Die kolumbianische Regierung hat bereits Maßnahmen zur Minderung der potenziellen Auswirkungen auf Landwirtschaft und Wasserversorgung angekündigt. Ein Sprecher des Umweltministeriums erklärte, dass die Vorbereitungen auf das Auftreten von Dürren und andere klimatische Herausforderungen intensiviert werden. Eine verstärkte Überwachung und Anpassung der Wassernutzung sind einige der Strategien, die im Rahmen des nationalen Plans umgesetzt werden.

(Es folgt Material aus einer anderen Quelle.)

## src/rtl/ram_sp_master_if.sv

```systemverilog
// Request/response stream bundle between a client and ram_sp_master.
// The client drives the master modport; ram_sp_master takes the slave modport.
interface ram_sp_master_if #(
  parameter int D_WIDTH = 32,
  parameter int D_DEPTH = 64,
  parameter int BYTE_EN = 0
);
  localparam int AW   = $clog2(D_DEPTH);
  localparam int BE_W = (BYTE_EN != 0) ? D_WIDTH / 8 : 1;

  logic               req_valid_i;
  logic               req_ready_o;
  logic               req_we_i;
  logic [BE_W-1:0]    req_be_i;
  logic [AW-1:0]      req_addr_i;
  logic [D_WIDTH-1:0] req_wdata_i;
  logic               rsp_valid_o;
  logic               rsp_ready_i;
  logic [D_WIDTH-1:0] rsp_rdata_o;

  modport master (
    output req_valid_i, req_we_i, req_be_i, req_addr_i, req_wdata_i, rsp_ready_i,
    input  req_ready_o, rsp_valid_o, rsp_rdata_o
  );

  modport slave (
    input  req_valid_i, req_we_i, req_be_i, req_addr_i, req_wdata_i, rsp_ready_i,
    output req_ready_o, rsp_valid_o, rsp_rdata_o
  );
endinterface

```

## src/rtl/ram_sp_master.sv

```systemverilog
// Single-port RAM initiator: request stream -> RAM cycles, in-order buffered read responses.
// Optional power-up clear of the whole RAM is enabled with `define RAM_SP_MASTER_CLEAR_EN.
module ram_sp_master #(
  parameter int D_WIDTH   = 32,
  parameter int D_DEPTH   = 64,
  parameter int BYTE_EN   = 0,
  parameter int REG_OUT   = 1,
  parameter int RSP_DEPTH = 4,
  localparam int AW   = $clog2(D_DEPTH),
  localparam int BE_W = (BYTE_EN != 0) ? D_WIDTH / 8 : 1
) (
  input  logic               clk_i,
  input  logic               rst_i,
  ram_sp_master_if.slave     bus,
  output logic [BE_W-1:0]    ram_wr_en_o,
  output logic [D_WIDTH-1:0] ram_wr_data_o,
  output logic [AW-1:0]      ram_rw_addr_o,
  output logic               ram_rd_en_o,
  input  logic [D_WIDTH-1:0] ram_rd_data_i,
  output logic               busy_o
);
  localparam int CW = $clog2(RSP_DEPTH + 1);
  localparam int PW = $clog2(RSP_DEPTH);

  typedef enum logic {ST_IDLE = 1'b0, ST_CLEAR = 1'b1} state_e;

  state_e             state_q;
  logic [AW-1:0]      clr_addr_q;
  logic               clearing;
  logic               req_ready;
  logic               accept;
  logic               rd_acc;
  logic               push;
  logic               pop;
  logic               rsp_valid;
  logic [CW-1:0]      count_q;
  logic [CW-1:0]      fill_q;
  logic [PW-1:0]      wr_ptr_q;
  logic [PW-1:0]      rd_ptr_q;
  logic [D_WIDTH-1:0] fifo_mem [RSP_DEPTH];

`ifdef RAM_SP_MASTER_CLEAR_EN
  logic busy_q;

  always_ff @(posedge clk_i or posedge rst_i) begin
    if (rst_i) begin
      state_q    <= ST_CLEAR;
      clr_addr_q <= '0;
      busy_q     <= 1'b1;
    end else if (state_q == ST_CLEAR) begin
      clr_addr_q <= clr_addr_q + 1'b1;
      if (clr_addr_q == AW'(D_DEPTH - 1)) begin
        state_q <= ST_IDLE;
        busy_q  <= 1'b0;
      end
    end
  end

  assign busy_o = busy_q;
`else
  assign state_q    = ST_IDLE;
  assign clr_addr_q = '0;
  assign busy_o     = 1'b0;
`endif

  // Count covers reads in flight plus buffered responses, so acceptance alone bounds the FIFO.
  assign clearing  = (state_q == ST_CLEAR) && !rst_i;
  assign req_ready = !rst_i && (state_q == ST_IDLE) && (count_q < CW'(RSP_DEPTH));
  assign accept    = bus.req_valid_i && req_ready;
  assign rd_acc    = accept && !bus.req_we_i;

  assign bus.req_ready_o = req_ready;
  assign ram_rd_en_o     = rd_acc;
  assign ram_rw_addr_o   = clearing ? clr_addr_q : bus.req_addr_i;
  assign ram_wr_data_o   = clearing ? '0 : bus.req_wdata_i;
  assign ram_wr_en_o     = clearing                     ? {BE_W{1'b1}} :
                           (accept && bus.req_we_i)     ? ((BYTE_EN != 0) ? bus.req_be_i : {BE_W{1'b1}}) :
                                                          '0;

  // Stage p1: RAM read data valid one cycle after the read when the RAM output is registered.
  if (REG_OUT != 0) begin : g_reg_out
    logic rd_pend_p1;
    always_ff @(posedge clk_i or posedge rst_i) begin
      if (rst_i) rd_pend_p1 <= 1'b0;
      else       rd_pend_p1 <= rd_acc;
    end
    assign push = rd_pend_p1;
  end else begin : g_comb_out
    assign push = rd_acc;
  end

  // Response FIFO: storage carries no reset, only pointers and occupancy do.
  assign rsp_valid       = (fill_q != '0);
  assign pop             = rsp_valid && bus.rsp_ready_i;
  assign bus.rsp_valid_o = rsp_valid;
  assign bus.rsp_rdata_o = rsp_valid ? fifo_mem[rd_ptr_q] : '0;

  always_ff @(posedge clk_i) begin
    if (push) fifo_mem[wr_ptr_q] <= ram_rd_data_i;
  end

  always_ff @(posedge clk_i or posedge rst_i) begin
    if (rst_i) begin
      wr_ptr_q <= '0;
      rd_ptr_q <= '0;
      fill_q   <= '0;
      count_q  <= '0;
    end else begin
      if (push) wr_ptr_q <= (wr_ptr_q == PW'(RSP_DEPTH - 1)) ? '0 : wr_ptr_q + 1'b1;
      if (pop)  rd_ptr_q <= (rd_ptr_q == PW'(RSP_DEPTH - 1)) ? '0 : rd_ptr_q + 1'b1;
      case ({push, pop})
        2'b10:   fill_q <= fill_q + 1'b1;
        2'b01:   fill_q <= fill_q - 1'b1;
        default: fill_q <= fill_q;
      endcase
      case ({rd_acc, pop})
        2'b10:   count_q <= count_q + 1'b1;
        2'b01:   count_q <= count_q - 1'b1;
        default: count_q <= count_q;
      endcase
    end
  end
endmodule
```

## src/flat_wrapper.sv

```systemverilog
// flat-port wrapper written by rule: the top's interface ports become plain ports
module ram_sp_master_flat 
#(
  parameter int D_WIDTH   = 32,
  parameter int D_DEPTH   = 64,
  parameter int BYTE_EN   = 0,
  parameter int REG_OUT   = 1,
  parameter int RSP_DEPTH = 4,
  localparam int AW   = $clog2(D_DEPTH),
  localparam int BE_W = (BYTE_EN != 0) ? D_WIDTH / 8 : 1
)
  (clk_i, rst_i, ram_wr_en_o, ram_wr_data_o, ram_rw_addr_o, ram_rd_en_o, ram_rd_data_i, busy_o, bus_req_valid_i, bus_req_we_i, bus_req_be_i, bus_req_addr_i, bus_req_wdata_i, bus_rsp_ready_i, bus_req_ready_o, bus_rsp_valid_o, bus_rsp_rdata_o);
  ram_sp_master_if #(.D_WIDTH(D_WIDTH), .D_DEPTH(D_DEPTH), .BYTE_EN(BYTE_EN)) bus_i ();
  input  logic clk_i;
  input  logic rst_i;
  output logic [BE_W-1:0] ram_wr_en_o;
  output logic [D_WIDTH-1:0] ram_wr_data_o;
  output logic [AW-1:0] ram_rw_addr_o;
  output logic ram_rd_en_o;
  input  logic [D_WIDTH-1:0] ram_rd_data_i;
  output logic busy_o;
  input wire logic [$bits(bus_i.req_valid_i)-1:0] bus_req_valid_i;
  input wire logic [$bits(bus_i.req_we_i)-1:0] bus_req_we_i;
  input wire logic [$bits(bus_i.req_be_i)-1:0] bus_req_be_i;
  input wire logic [$bits(bus_i.req_addr_i)-1:0] bus_req_addr_i;
  input wire logic [$bits(bus_i.req_wdata_i)-1:0] bus_req_wdata_i;
  input wire logic [$bits(bus_i.rsp_ready_i)-1:0] bus_rsp_ready_i;
  output wire logic [$bits(bus_i.req_ready_o)-1:0] bus_req_ready_o;
  output wire logic [$bits(bus_i.rsp_valid_o)-1:0] bus_rsp_valid_o;
  output wire logic [$bits(bus_i.rsp_rdata_o)-1:0] bus_rsp_rdata_o;
  assign bus_i.req_valid_i = bus_req_valid_i;
  assign bus_i.req_we_i = bus_req_we_i;
  assign bus_i.req_be_i = bus_req_be_i;
  assign bus_i.req_addr_i = bus_req_addr_i;
  assign bus_i.req_wdata_i = bus_req_wdata_i;
  assign bus_i.rsp_ready_i = bus_rsp_ready_i;
  assign bus_req_ready_o = bus_i.req_ready_o;
  assign bus_rsp_valid_o = bus_i.rsp_valid_o;
  assign bus_rsp_rdata_o = bus_i.rsp_rdata_o;
  ram_sp_master #(.D_WIDTH(D_WIDTH), .D_DEPTH(D_DEPTH), .BYTE_EN(BYTE_EN), .REG_OUT(REG_OUT), .RSP_DEPTH(RSP_DEPTH)) u_core (.clk_i(clk_i), .rst_i(rst_i), .bus(bus_i), .ram_wr_en_o(ram_wr_en_o), .ram_wr_data_o(ram_wr_data_o), .ram_rw_addr_o(ram_rw_addr_o), .ram_rd_en_o(ram_rd_en_o), .ram_rd_data_i(ram_rd_data_i), .busy_o(busy_o));
endmodule
```

## config.mk

```make
export PLATFORM = sky130hd
export DESIGN_NAME = ram_sp_master_flat
export DESIGN_NICKNAME = d
export VERILOG_FILES = /design/src/rtl/ram_sp_master_if.sv /design/src/rtl/ram_sp_master.sv /design/src/flat_wrapper.sv
export SDC_FILE = /design/constraint.sdc
export NUM_CORES = 1
export LEC_CHECK = 0
export CAP_MARGIN = 20
export CORE_MARGIN = 2
export CORE_UTILIZATION = 54
export CTS_BUF_LIST = sky130_fd_sc_hd__clkbuf_4 sky130_fd_sc_hd__clkbuf_8
export DETAILED_ROUTE_END_ITERATION = 8
export PLACE_DENSITY = 0.87
export SLEW_MARGIN = 20
export SYNTH_ARGS = -nofsm -noshare
export SYNTH_HDL_FRONTEND = slang
export SYNTH_SLANG_ARGS = --single-unit
```

## constraint.sdc

```tcl
create_clock -name clk_i -period 3.1 [get_ports clk_i]
set_clock_uncertainty 0.2 [all_clocks]
set_input_delay 0.31 -clock clk_i [delete_from_list [all_inputs] [get_ports clk_i]]
set_output_delay 0.31 -clock clk_i [all_outputs]
set_load 0.03 [all_outputs]
```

Die vorzeitige Ankunft von El Niño könnte erhebliche Auswirkungen auf die landwirtschaftliche Produktion haben, was die Nahrungsmittelpreise in die Höhe treiben könnte. Zudem plant die Regierung, die Bevölkerung über die Risiken und Schutzmaßnahmen aufzuklären. In den kommenden Wochen sind weitere Briefings mit betroffenen Gemeinden geplant, um deren Bereitschaft zu erhöhen.